While kidney disease can happen at any time, people over 60 are more likely to develop it. Additionally, if you have risk factors like heart disease, diabetes, obesity, and/or family/genetic history of kidney disorders, your risk of kidney disease is higher. Because kidney disease affects so many people and often presents with very few symptoms, regular kidney screening is the most effective way for early diagnosis and treatment. In this article, we’ll go over the most common types of kidney screening and the importance of regular kidney screenings for seniors. 

Kidney Screening Options 

  • Urine tests are effective in catching kidney disease early on because one of the earliest signs of kidney disease is when protein leaks into your urine.
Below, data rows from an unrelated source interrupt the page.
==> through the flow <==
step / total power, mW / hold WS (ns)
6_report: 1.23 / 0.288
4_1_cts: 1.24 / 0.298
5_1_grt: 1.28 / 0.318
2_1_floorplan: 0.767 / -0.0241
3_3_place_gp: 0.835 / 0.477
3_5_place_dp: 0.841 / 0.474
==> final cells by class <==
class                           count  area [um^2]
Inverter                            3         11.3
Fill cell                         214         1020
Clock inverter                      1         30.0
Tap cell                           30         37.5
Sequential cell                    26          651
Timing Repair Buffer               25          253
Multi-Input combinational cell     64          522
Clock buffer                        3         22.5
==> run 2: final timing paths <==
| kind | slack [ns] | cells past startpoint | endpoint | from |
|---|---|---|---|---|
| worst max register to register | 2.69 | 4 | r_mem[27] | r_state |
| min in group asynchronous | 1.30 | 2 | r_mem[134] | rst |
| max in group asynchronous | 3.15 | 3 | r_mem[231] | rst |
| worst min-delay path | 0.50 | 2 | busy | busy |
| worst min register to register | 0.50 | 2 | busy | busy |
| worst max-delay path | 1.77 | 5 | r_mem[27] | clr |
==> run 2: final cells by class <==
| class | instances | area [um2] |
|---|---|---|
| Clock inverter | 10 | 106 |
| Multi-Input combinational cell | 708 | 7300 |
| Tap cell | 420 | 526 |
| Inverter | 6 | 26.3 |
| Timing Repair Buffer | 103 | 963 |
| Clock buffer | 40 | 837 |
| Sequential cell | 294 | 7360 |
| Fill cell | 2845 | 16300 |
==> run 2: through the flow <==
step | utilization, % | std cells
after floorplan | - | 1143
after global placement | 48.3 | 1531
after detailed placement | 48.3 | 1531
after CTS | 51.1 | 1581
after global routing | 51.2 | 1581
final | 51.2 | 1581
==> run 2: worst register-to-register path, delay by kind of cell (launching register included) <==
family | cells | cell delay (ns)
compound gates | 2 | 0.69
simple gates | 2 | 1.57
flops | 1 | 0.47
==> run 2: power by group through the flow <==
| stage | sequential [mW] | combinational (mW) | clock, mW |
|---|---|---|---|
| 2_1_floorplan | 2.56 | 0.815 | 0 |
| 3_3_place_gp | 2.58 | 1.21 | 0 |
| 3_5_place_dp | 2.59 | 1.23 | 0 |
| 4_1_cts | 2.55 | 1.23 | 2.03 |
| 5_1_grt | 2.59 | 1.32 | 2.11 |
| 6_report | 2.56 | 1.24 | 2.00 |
--- config.mk ---
export PLATFORM = sky130hd
export DESIGN_NAME = bit_serial_adder_flat
export DESIGN_NICKNAME = d
export VERILOG_FILES = /design/src/rtl/bit_serial_adder_if.sv /design/src/rtl/bit_serial_adder.sv /design/src/flat_wrapper.sv
export SDC_FILE = /design/constraint.sdc
export NUM_CORES = 1
export LEC_CHECK = 0
export CAP_MARGIN = 10
export CORE_AREA = 2 2 64 66
export CTS_CLUSTER_SIZE = 16
export DETAILED_ROUTE_END_ITERATION = 8
export DIE_AREA = 0 0 66 68
export PLACE_DENSITY = 0.76
export SYNTH_ARGS = -nofsm -noshare
export SYNTH_HDL_FRONTEND = slang
export SYNTH_SLANG_ARGS = --single-unit
--- constraint.sdc ---
create_clock -name clk -period 1.5 [get_ports clk]
set_clock_uncertainty 0.15 [all_clocks]
set_input_delay 0.45 -clock clk [delete_from_list [all_inputs] [get_ports clk]]
set_output_delay 0.45 -clock clk [all_outputs]
set_load 0.005 [all_outputs]
$ cat src/rtl/count_seq_ctrl.sv
// Run-control sequencer: IDLE/RUN/PAUSE/DONE phases driving a modulo counter.
module count_seq_ctrl #(
    parameter int MOD  = 100,
    parameter int BITS = $clog2(MOD)
) (
    input  logic            clk,
    input  logic            rst,
    input  logic            start,
    input  logic            stop,
    input  logic            clear,
    input  logic            load_en,
    input  logic [BITS-1:0] load_val,
    input  logic            wrap_en,
    output logic [BITS-1:0] count_out,
    output logic [1:0]      state,
    output logic            busy,
    output logic            done,
    output logic            tc
);
    import count_seq_pkg::*;

    state_t cur_state;
    state_t next_state;
    logic   inc;
    logic   clr;
    logic   ld;
    logic   at_max;
    logic   done_d;
    logic   tc_d;

    mod_counter #(
        .MOD  (MOD),
        .BITS (BITS)
    ) u_counter (
        .clk    (clk),
        .rst    (rst),
        .inc    (inc),
        .clr    (clr),
        .ld     (ld),
        .ld_val (load_val),
        .wrap   (wrap_en),
        .cnt    (count_out),
        .at_max (at_max)
    );

    // Phase register plus the registered one-cycle done/tc pulses.
    always_ff @(posedge clk or negedge rst) begin
        if (!rst) begin
            cur_state <= IDLE;
            done      <= 1'b0;
            tc        <= 1'b0;
        end else begin
            cur_state <= next_state;
            done      <= done_d;
            tc        <= tc_d;
        end
    end

    // Command decode with priority clear > load_en > stop > start.
    always_comb begin
        // NOTE: every output gets a default first so no path leaves one unassigned (no latch).
        next_state = cur_state;
        inc        = 1'b0;
        clr        = 1'b0;
        ld         = 1'b0;
        done_d     = 1'b0;
        tc_d       = 1'b0;
        if (clear) begin
            clr        = 1'b1;
            next_state = IDLE;
        end else begin
            case (cur_state)
                RUN: begin
                    // Loads are ignored while running; stop wins over terminal count.
                    if (stop) begin
                        next_state = PAUSE;
                    end else begin
                        inc = 1'b1;
                        if (at_max) begin
                            if (wrap_en) begin
                                tc_d = 1'b1;
                            end else begin
                                next_state = DONE;
                                done_d     = 1'b1;
                            end
                        end
                    end
                end
                DONE: begin
                    if (load_en) begin
                        ld         = 1'b1;
                        next_state = IDLE;
                    end else if (!stop && start) begin
                        clr        = 1'b1;
                        next_state = RUN;
                    end
                end
                default: begin
                    // IDLE and PAUSE: load in place, or resume on start.
                    if (load_en) begin
                        ld = 1'b1;
                    end else if (!stop && start) begin
                        next_state = RUN;
                    end
                end
            endcase
        end
    end

    assign state = cur_state;
    assign busy  = (cur_state == RUN);

endmodule

$ cat config.mk
export PLATFORM = sky130hd
export DESIGN_NAME = count_seq_ctrl
export DESIGN_NICKNAME = d
export VERILOG_FILES = /design/src/rtl/count_seq_pkg.sv /design/src/rtl/count_seq_ctrl_mod_counter.sv /design/src/rtl/count_seq_ctrl.sv
export SDC_FILE = /design/constraint.sdc
export NUM_CORES = 1
export LEC_CHECK = 0
export ABC_AREA = 1
export CORE_UTILIZATION = 41
export CTS_CLUSTER_DIAMETER = 40
export DETAILED_ROUTE_END_ITERATION = 16
export PLACE_DENSITY_LB_ADDON = 0.08
export SLEW_MARGIN = 0
export SYNTH_ARGS = -nofsm -noshare
export SYNTH_HDL_FRONTEND = slang
export SYNTH_HIERARCHICAL = 1
export SYNTH_SLANG_ARGS = --single-unit
$ cat constraint.sdc
create_clock -name clk -period 1.7 [get_ports clk]
set_clock_uncertainty 0.2 [all_clocks]
set_input_delay 0.255 -clock clk [delete_from_list [all_inputs] [get_ports clk]]
set_output_delay 0.255 -clock clk [all_outputs]
set_load 0.05 [all_outputs]
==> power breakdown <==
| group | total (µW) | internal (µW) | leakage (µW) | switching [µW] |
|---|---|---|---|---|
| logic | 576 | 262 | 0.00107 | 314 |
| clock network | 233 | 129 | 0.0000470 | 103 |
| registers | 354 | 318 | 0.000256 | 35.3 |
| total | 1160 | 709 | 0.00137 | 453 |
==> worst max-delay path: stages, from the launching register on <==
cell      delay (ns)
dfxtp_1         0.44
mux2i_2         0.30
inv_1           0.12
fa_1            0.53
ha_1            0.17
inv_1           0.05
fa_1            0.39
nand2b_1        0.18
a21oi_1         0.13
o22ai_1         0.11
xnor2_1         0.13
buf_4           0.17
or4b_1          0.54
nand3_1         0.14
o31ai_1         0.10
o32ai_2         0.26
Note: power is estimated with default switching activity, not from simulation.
File: src/rtl/uart_tx_arbiter.sv
// Round-robin, line-locked arbiter sharing one UART TX byte path.
// Ports:
//   CLK, RST           clock, async active-high reset
//   req_valid/req_data per-requester byte stream (byte i at [8i+7:8i])
//   req_ready          per-requester accept (only the owner can be ready)
//   tx_valid/tx_data   registered byte toward the serializer
//   tx_ready           serializer accept
//   grant              one-hot current owner, zero when idle
//   busy               high while a grant is locked
module uart_tx_arbiter #(
  parameter int         NREQ         = 4,
  parameter int         MAX_BURST    = 64,
  parameter int         IDLE_TIMEOUT = 16,
  parameter logic [7:0] EOL_CHAR     = 8'h0A
) (
  input  logic              CLK,
  input  logic              RST,
  input  logic [NREQ-1:0]   req_valid,
  input  logic [8*NREQ-1:0] req_data,
  output logic [NREQ-1:0]   req_ready,
  output logic              tx_valid,
  output logic [7:0]        tx_data,
  input  logic              tx_ready,
  output logic [NREQ-1:0]   grant,
  output logic              busy
);

  localparam int IW = (NREQ > 1) ? $clog2(NREQ) : 1;

  typedef enum logic {
    S_IDLE,
    S_LOCK
  } state_t;

  state_t          r_state;
  logic [IW-1:0]   r_owner;
  logic [IW-1:0]   r_last;
  logic [7:0]      r_burst_cnt;
  logic [7:0]      r_idle_cnt;
  logic            r_tx_valid;
  logic [7:0]      r_tx_data;
  logic [NREQ-1:0] r_grant;
  logic            r_busy;

  logic            w_any;
  logic [IW-1:0]   w_sel;
  logic [IW:0]     w_pick;
  logic [NREQ-1:0] w_sel_oh;
  logic            w_own_valid;
  logic            w_own_ready;
  logic [7:0]      w_own_data;
  logic            w_accept;
  logic            w_eol;
  logic            w_burst_end;
  logic            w_timeout;
  logic            w_release;

  // First valid index after the previous owner, wrapping.
  // MSB of the result flags that something was found.
  function automatic logic [IW:0] rr_pick(
    input logic [NREQ-1:0] v,
    input logic [IW-1:0]   last
  );
    logic [IW:0]   r;
    logic [IW-1:0] idx;
    r = '0;
    for (int k = 1; k <= NREQ; k++) begin
      idx = IW'((int'(last) + k) % NREQ);
      if (!r[IW] && v[idx]) begin
        r = {1'b1, idx};
      end
    end
    return r;
  endfunction

  assign w_pick   = rr_pick(req_valid, r_last);
  assign w_any    = w_pick[IW];
  assign w_sel    = w_pick[IW-1:0];
  assign w_sel_oh = {{(NREQ-1){1'b0}}, 1'b1} << w_sel;

  always_comb begin
    w_own_data = '0;
    for (int i = 0; i < NREQ; i++) begin
      if (r_grant[i]) begin
        w_own_data = req_data[8*i +: 8];
      end
    end
  end

  // The output register can take a new byte when empty
  // or when it is draining this cycle.
  assign w_own_valid = |(req_valid & r_grant);
  assign w_own_ready = (r_state == S_LOCK)
                     & (~r_tx_valid | tx_ready);
  assign w_accept    = w_own_valid & w_own_ready;

  assign w_eol       = (w_own_data == EOL_CHAR);
  assign w_burst_end = (r_burst_cnt == 8'(MAX_BURST - 1));

  // Only an absent byte counts as idle; a stalled owner
  // (valid but not ready) never times out.
  assign w_timeout = (r_state == S_LOCK) & ~w_own_valid
                   & (r_idle_cnt == 8'(IDLE_TIMEOUT - 1));

  assign w_release = (w_accept & (w_eol | w_burst_end))
                   | w_timeout;

  always_ff @(posedge CLK or posedge RST) begin
    if (RST) begin
      r_state     <= S_IDLE;
      r_owner     <= '0;
      r_last      <= IW'(NREQ - 1);
      r_burst_cnt <= '0;
      r_idle_cnt  <= '0;
      r_tx_valid  <= 1'b0;
      r_tx_data   <= 8'h00;
      r_grant     <= '0;
      r_busy      <= 1'b0;
    end else begin
      unique case (r_state)
        S_IDLE: begin
          // Pending byte keeps draining between grants.
          if (tx_ready) begin
            r_tx_valid <= 1'b0;
          end
          if (w_any) begin
            r_state     <= S_LOCK;
            r_owner     <= w_sel;
            r_grant     <= w_sel_oh;
            r_busy      <= 1'b1;
            r_burst_cnt <= '0;
            r_idle_cnt  <= '0;
          end
        end
        S_LOCK: begin
          if (w_accept) begin
            r_tx_data  <= w_own_data;
            r_tx_valid <= 1'b1;
            r_idle_cnt <= '0;
            if (r_burst_cnt < 8'(MAX_BURST)) begin
              r_burst_cnt <= r_burst_cnt + 8'd1;
            end
          end else begin
            if (tx_ready) begin
              r_tx_valid <= 1'b0;
            end
            if (!w_own_valid &&
                r_idle_cnt < 8'(IDLE_TIMEOUT - 1)) begin
              r_idle_cnt <= r_idle_cnt + 8'd1;
            end
          end
          if (w_release) begin
            r_state <= S_IDLE;
            r_grant <= '0;
            r_busy  <= 1'b0;
            r_last  <= r_owner;
          end
        end
        default: begin
          r_state <= S_IDLE;
          r_grant <= '0;
          r_busy  <= 1'b0;
        end
      endcase
    end
  end

  assign req_ready = r_grant & {NREQ{w_own_ready}};
  assign tx_valid  = r_tx_valid;
  assign tx_data   = r_tx_data;
  assign grant     = r_grant;
  assign busy      = r_busy;

endmodule
$ cat config.mk
export PLATFORM = sky130hd
export DESIGN_NAME = k_gray_wptr_full_gen
export DESIGN_NICKNAME = d
export VERILOG_FILES = /design/src/rtl/k_gray_wptr_full_gen.sv
export SDC_FILE = /design/constraint.sdc
export NUM_CORES = 1
export LEC_CHECK = 0
export BUFFER_PORTS_ARGS = -buffer_cell sky130_fd_sc_hd__buf_4
export CAP_MARGIN = 20
export CORE_UTILIZATION = 56
export DETAILED_ROUTE_END_ITERATION = 6
export PLACE_DENSITY = 0.81
export SLEW_MARGIN = 20
export SYNTH_ARGS = -nofsm -noshare
export SYNTH_HDL_FRONTEND = slang
export SYNTH_SLANG_ARGS = --single-unit
$ cat constraint.sdc
create_clock -name clk -period 4.5 [get_ports clk]
set_input_delay 0.45 -clock clk [delete_from_list [all_inputs] [get_ports clk]]
set_output_delay 0.45 -clock clk [all_outputs]
set_load 0.02 [all_outputs]
$ cat src/rtl/k_gray_wptr_full_gen.sv
// Write-side pointer and flag generator for a dual-clock FIFO: binary/Gray write
// pointer, read-pointer synchroniser, registered full/almost_full and sticky overflow.
module k_gray_wptr_full_gen #(
    parameter int ADDR_W       = 4,
    parameter int SYNC_STAGES  = 2,
    parameter int AFULL_THRESH = 2
) (
    input  logic              clk,
    input  logic              rst_n,
    input  logic              inc_i,
    input  logic [ADDR_W:0]   rptr_gray_i,
    input  logic              clr_err_i,
    output logic              push_ok_o,
    output logic [ADDR_W-1:0] waddr_o,
    output logic [ADDR_W:0]   wptr_gray_o,
    output logic              full_o,
    output logic              almost_full_o,
    output logic              ovf_err_o
);
    localparam int DEPTH = 1 << ADDR_W;
    localparam logic [ADDR_W:0] AFULL_LVL = (ADDR_W+1)'(DEPTH - AFULL_THRESH);

    logic [ADDR_W:0]                   wbin_q, wbin_d;
    logic [ADDR_W:0]                   wgray_q, wgray_d;
    logic [SYNC_STAGES-1:0][ADDR_W:0]  rq_q;
    logic [ADDR_W:0]                   rq_s, rbin_s, used;
    logic                              full_q, full_d;
    logic                              afull_q, afull_d;
    logic                              ovf_q, ovf_d;
    logic                              push_ok;

    assign push_ok = inc_i & ~full_q;
    assign wbin_d  = wbin_q + {{ADDR_W{1'b0}}, push_ok};
    assign wgray_d = wbin_d ^ (wbin_d >> 1);
    assign rq_s    = rq_q[SYNC_STAGES-1];

    // Each binary bit is the XOR of all Gray bits at and above it.
    always_comb begin
        rbin_s = '0;
        for (int i = 0; i <= ADDR_W; i++)
            rbin_s[i] = ^(rq_s >> i);
    end

    assign used    = wbin_d - rbin_s;
    assign full_d  = (wgray_d == {~rq_s[ADDR_W:ADDR_W-1], rq_s[ADDR_W-2:0]});
    assign afull_d = (used >= AFULL_LVL);
    // A new overflow attempt outranks a clear on the same edge.
    assign ovf_d   = (inc_i & full_q) | (ovf_q & ~clr_err_i);

    always_ff @(posedge clk or negedge rst_n) begin
        if (!rst_n) begin
            wbin_q  <= '0;
            wgray_q <= '0;
            rq_q    <= '0;
            full_q  <= 1'b0;
            afull_q <= 1'b0;
            ovf_q   <= 1'b0;
        end else begin
            wbin_q  <= wbin_d;
            wgray_q <= wgray_d;
            rq_q[0] <= rptr_gray_i;
            for (int i = 1; i < SYNC_STAGES; i++)
                rq_q[i] <= rq_q[i-1];
            full_q  <= full_d;
            afull_q <= afull_d;
            ovf_q   <= ovf_d;
        end
    end

    assign push_ok_o     = push_ok;
    assign waddr_o       = wbin_q[ADDR_W-1:0];
    assign wptr_gray_o   = wgray_q;
    assign full_o        = full_q;
    assign almost_full_o = afull_q;
    assign ovf_err_o     = ovf_q;
endmodule

== After elaboration in Yosys (flattened, before gate mapping) ==
Cells that the tools add are included.

* $lt $le $gt $ge: 1
* Shift-type cells: 0
* Reduce and logical (&&, ||, !) cells: 5
* Divide/modulo/power cells: 0
* Multiply operators: 0
* Eq/ne operators: 1
* Bitwise gates (word level): 8
* Multiplexer cells: 0
* $add $sub $neg: 2

{| class="wikitable"
|+ Operators with widths
! cell !! count
|-
| 5-bit XOR reduction || 5
|-
| 5-bit by 1-bit adder with 5-bit output || 1
|-
| 5-bit == test || 1
|-
| 5-bit by 4-bit greater-or-equal comparator with 1-bit output, second input constant || 1
|-
| 5-bit subtractor || 1
|-
| 5-bit by 4-bit XOR with 5-bit output || 1
|-
| 1-bit bitwise AND || 3
|-
| 1-bit inverter || 2
|-
| 2-bit inverter || 1
|-
| 1-bit OR || 1
|}

* Output and inout bits: 13
* Input port bits: 9
* Bits in writable memories: 0
* Latch bits: 0
* Bits in registers: 23
* Memory bits (read-only): 0
* Logic and storage cells: 24
* Memories: 0

== Depth between registers and ports, before layout ==
Gate-level depths: netlist of the first run.

* Word-level depth: 5
* Depth in mapped cells: 10
* Depth with buffers taken out: 10

== Least setup slack after synthesis of the first run ==
Ideal clock, no wire load.

* Kind: register to register
* Start point: register full_q (netlist: full_o)
* End point: register afull_q (netlist: almost_full_o)
* Data required time: 4.384 ns
* Setup time: 0.116 ns
* Slack: 1.801 ns
* Clock period less this slack: 2.699 ns
* Cell stages (with the launch flop): 9
* Buffers on the path: 0
* Data arrival time: 2.583 ns
* Cells stage by stage: dfrtp_1 nor2b_1 ha_1 ha_1 xor2_1 ha_1 nor2b_1 or3_1 o311ai_0

* Cells in the longest elaborated chain, start to end: 5

{| class="wikitable"
|+ RTL lines
! element !! RTL line !! text
|-
| start: declaration || 27 || <nowiki>logic full_q, full_d;</nowiki>
|-
| start signal: assignment || 64 || <nowiki>full_q <= full_d;</nowiki>
|-
| 1-bit inverter || 32 || <nowiki>assign push_ok = inc_i & ~full_q;</nowiki>
|-
| 1-bit bitwise AND || 32 ||
|-
| via push_ok_o || 13 || <nowiki>output logic push_ok_o,</nowiki>
|-
| 5-bit by 1-bit adder with 5-bit output || 33 || <nowiki>assign wbin_d = wbin_q + {{ADDR_W{1'b0}}, push_ok};</nowiki>
|-
| via wbin_d[2] || 23 || <nowiki>logic [ADDR_W:0] wbin_q, wbin_d;</nowiki>
|-
| 5-bit subtractor || 44 || <nowiki>assign used = wbin_d - rbin_s;</nowiki>
|-
| 5-bit by 4-bit greater-or-equal comparator with 1-bit output || 46 || <nowiki>assign afull_d = (used >= AFULL_LVL);</nowiki>
|-
| via afull_d || 28 || <nowiki>logic afull_q, afull_d;</nowiki>
|-
| end signal: assignment || 65 || <nowiki>afull_q <= afull_d;</nowiki>
|-
| end: declaration || 28 ||
|}

The timed path passes the listed nets, and every way through them passes these cells.

== Final worst setup path of the first run ==
* Start point: register rq_q (netlist bit rq_s[3])
* End point: register afull_q (netlist: almost_full_o)

* Cells in the longest elaborated chain, start to end: 3
* Elaborated cells between the ends (all ways): 6
* Classes of those cells: add/sub: 1; order compare: 1; reduce/logical: 4

{| class="wikitable"
|+ RTL lines
! element !! RTL line !! text
|-
| start: declaration || 25 || <nowiki>logic [SYNC_STAGES-1:0][ADDR_W:0] rq_q;</nowiki>
|-
| start signal: indexed assignment || 63 || <nowiki>rq_q[i] <= rq_q[i-1];</nowiki>
|-
| 5-bit XOR reduction || 41 || <nowiki>rbin_s[i] = ^(rq_s >> i);</nowiki>
|-
| 5-bit subtractor * || 44 ||
|-
| 5-bit by 4-bit greater-or-equal comparator with 1-bit output * || 46 ||
|-
| via afull_d || 28 ||
|}

The timed path passes the listed nets; every way through them passes the cells marked *.

==> metrics.txt, run 1 <==
status=finished clean; commonest non-fill, non-tap cell in the layout=dfrtp_1; post-synthesis cell area=1051 um^2; met1 usage=23.67%; Worst-path clk slew=120 ps; simple-gate portion of the synthesized area=9.762%; Final setup viols=0; H-Tree Depth=1; Place WS=1743 ps; ant diodes=0; Rows=15; total track usage=19.30%; Core Area=1745 um^2; Pre-antenna DRT Iters=2; number of global-route vias before repair=690; switching pwr=0.3964 mW; Die Width=45.32 um; Comb power frac=55.1%; vias per inst=5.061; Ys Warns=0; Worst setup EP type=flip-flop; sw frac=38.84%; DP HPWL=1342 um; period utilisation layout=62.40%; worst-margin pin slew=331.6 ps; initial antenna violation count=0; post-route cell area=1289 um^2; Yosys top cell area share=52.38%; CTS tree=yes; # resized after CTS=0; Compound-Gate Fraction of Synth Area=7.262%; post-synthesis mux area share=0%; FMAX=356.1 MHz; slowest stage delay, CP=420 ps; WP data arrival=3000 ps; main area contributors after synthesis=dfrtp_1 (52%), xnor2_1 (7.5%), ha_1 (7.1%), xor2_1 (5.0%), xnor3_1 (4.3%); Synth Area in Adders=9.048%; Final Non-Filler Cells=131; crit path kind=reg2reg; Internal=0.6240 mW; Placed Area=1236 um^2; Placed Cells incl. Taps=127; clk_skew=2.477 ps; drc violations=0; Longest Clk Path Bufs=2; Area Overhead vs Synth=22.62%; dominant cell type by area after synthesis=dfrtp_1; drt total wl=1742 um; CTS Buf Count=3; routability cong.=0.7762; register area share after synthesis=52.38%; post-synthesis xor/xnor area fraction=19.05%; commonest non-fill, non-tap cells in the layout=dfrtp_1 (22), buf_4 (21), xnor2_1 (9); Most Crowded Layer GR=met2; Worst Path Buf+Inv=0; via count=663; Layout Nets=123; critical path's top delay family=XOR/XNOR gates; Post-Syn Instances=82; worst skew pair latency=300 ps; flops & latches, synth=22; Die Area=2054 um^2; max-cap viol count=0; crit path launch type=flip-flop; per-cell routed wire length=13.30 um; average cell area after synthesis=12.82 um^2; DR iter-0 viols=7; die height=45.32 um; Slew Limit Fails=0; Clock power frac=14.5%; syn_nets=98; gr ovfl total=0; Initial Util=60.22%; P per Cell Area=791.8 nW/um^2; WP data required=4700 ps; final hold violations=0; critical path peak fanout=3; post-route setup slack=1692 ps; first-pass GRT wire length=2829 um; setup_tns=0 ps; largest family of logic cells by synthesized area=XOR/XNOR gates; CP max stage cell=dfrtp_1; antenna-violating nets left=0; Leak=0.6199 nW; Root Buffer=clkbuf_4; RSZ-0062 raised after global routing=no; post-CTS setup buffer count=0; Netlist cell types=26; Hold-fix buffers, CTS=0; peak supply drop=395.6 uV; Period minus WS final=2808 ps; Port Buffer Count=21; largest net degree at the start of global routing=23; register share of total power=30.3%; worst-path cell chain=xnor2_1 -> xor2_1 -> xor2_1 -> xnor2_1 -> ha_1 -> fa_1 -> nor2b_1 -> or3_1 -> o311ai_0; met3 Use GR=2.800%; met2 usage=36.23%; clock sink count=22; Relative slew margins=77.69%; IO Pins=22; share of cells above drive strength 1=25.47%; Hold WC Path Type=in2async
worst reg2reg max path, stage by stage (launching register included):
cell,delay (ps)
dfrtp_1,420
xnor2_1,250
xor2_1,270
xor2_1,320
xnor2_1,110
ha_1,230
fa_1,390
nor2b_1,130
or3_1,300
o311ai_0,280
cell usage after synthesis:
library cell  instances
o21ai_0               3
xor3_1                1
nor2b_1               6
nor3b_1               1
and3_2                1
o311ai_0              1
or4_1                 1
or3_1                 2
inv_1                 6
nor3_1                1
nand2b_1              1
a21boi_0              2
ha_1                  6
a211o_1               1
xnor3_1               2
nand2_1               1
a21o_1                1
o31ai_1               1
clkbuf_1              1
a21oi_1               1
xor2_1                6
dfrtp_1              22
xnor2_1               9
nand3_1               3
fa_1                  1
a21oi_2               1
If you have no other indications of kidney disease, this will most likely be the kidney screening test your doctor uses. They may use a dipstick urine test as part of an overall urinalysis to test for albumin, a protein created by your liver, although it won’t give them the specific measurement of this protein. A urine albumin-to-creatinine ratio (UACR) is another urine test that gives more specific results and may be used to monitor your protein levels even if you’re diagnosed with kidney disease. 
  • Blood tests are another way to determine how well your kidneys are working because your kidneys, when they’re working properly, should filter out waste, toxins, and extra fluid from your blood. If they’re not working properly though, various blood tests, like the serum creatinine blood test, glomerular filtration rate (GFR), and blood urea nitrogen (BUN), will test what levels of different toxins and waste products are in your blood. 
  • Blood pressure is a leading cause of kidney disease and failure, so monitoring your blood pressure may be something else your doctor wants to do to stay on top of your kidney function. 
  • Imaging tests can also be done to look at your kidney and see if there are problems or damage. These allow your doctor to see how well blood is flowing to your kidneys or if there is a blockage or narrowing in your blood vessels. 
  • Kidney biopsies can be done to check for signs of damage or disease as well. This is a procedure where a small piece of your kidney tissues is removed using a thin needle inserted through your skin and examined under a microscope. 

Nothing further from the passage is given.